### src/rtl/aiq_queue.sv
`timescale 1ns / 1ps

module aiq_queue (
    input  logic              clk,
    input  logic              rst_n,
    input  logic              push,
    input  aiq_pkg::in_item_t push_item,
    output logic              full,
    output aiq_pkg::q_head_t  head,
    input  logic              pop
);
    import aiq_pkg::*;

    localparam int PTR_W = $clog2(Q_DEPTH);

    in_item_t          slot_reg [Q_DEPTH];
    logic [PTR_W-1:0]  wr_ptr_reg;
    logic [PTR_W-1:0]  rd_ptr_reg;
    logic [PTR_W:0]    count_reg;
    logic [PTR_W:0]    count_next;
    logic              do_push;
    logic              do_pop;

    assign full       = (count_reg == (PTR_W + 1)'(Q_DEPTH));
    assign head.valid = (count_reg != '0);
    assign head.item  = slot_reg[rd_ptr_reg];
    assign do_push    = push && !full;
    assign do_pop     = pop && head.valid;

    always_comb
    begin
        count_next = count_reg;
        if (do_push && !do_pop)
        begin
            count_next = count_reg + 1'b1;
        end
        else if (do_pop && !do_push)
        begin
            count_next = count_reg - 1'b1;
        end
    end

    always_ff @(posedge clk or negedge rst_n)
    begin
        if (!rst_n)
        begin
            wr_ptr_reg <= '0;
            rd_ptr_reg <= '0;
            count_reg  <= '0;
        end
        else
        begin
            count_reg <= count_next;
            if (do_push)
            begin
                wr_ptr_reg <= (wr_ptr_reg == PTR_W'(Q_DEPTH - 1)) ? '0 : wr_ptr_reg + 1'b1;
            end
            if (do_pop)
            begin
                rd_ptr_reg <= (rd_ptr_reg == PTR_W'(Q_DEPTH - 1)) ? '0 : rd_ptr_reg + 1'b1;
            end
        end
    end

    always_ff @(posedge clk)
    begin
        if (do_push)
        begin
            slot_reg[wr_ptr_reg] <= push_item;
        end
    end

endmodule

•••••

> [What you will do]:
Take every line from the records that holds "logic" and copy it down.

> [Response]:
    input  logic              clk,
    input  logic              rst_n,
    input  logic              push,
    output logic              full,
    input  logic              pop
    logic [PTR_W-1:0]  wr_ptr_reg;
    logic [PTR_W-1:0]  rd_ptr_reg;
    logic [PTR_W:0]    count_reg;
    logic [PTR_W:0]    count_next;
    logic              do_push;
    logic              do_pop;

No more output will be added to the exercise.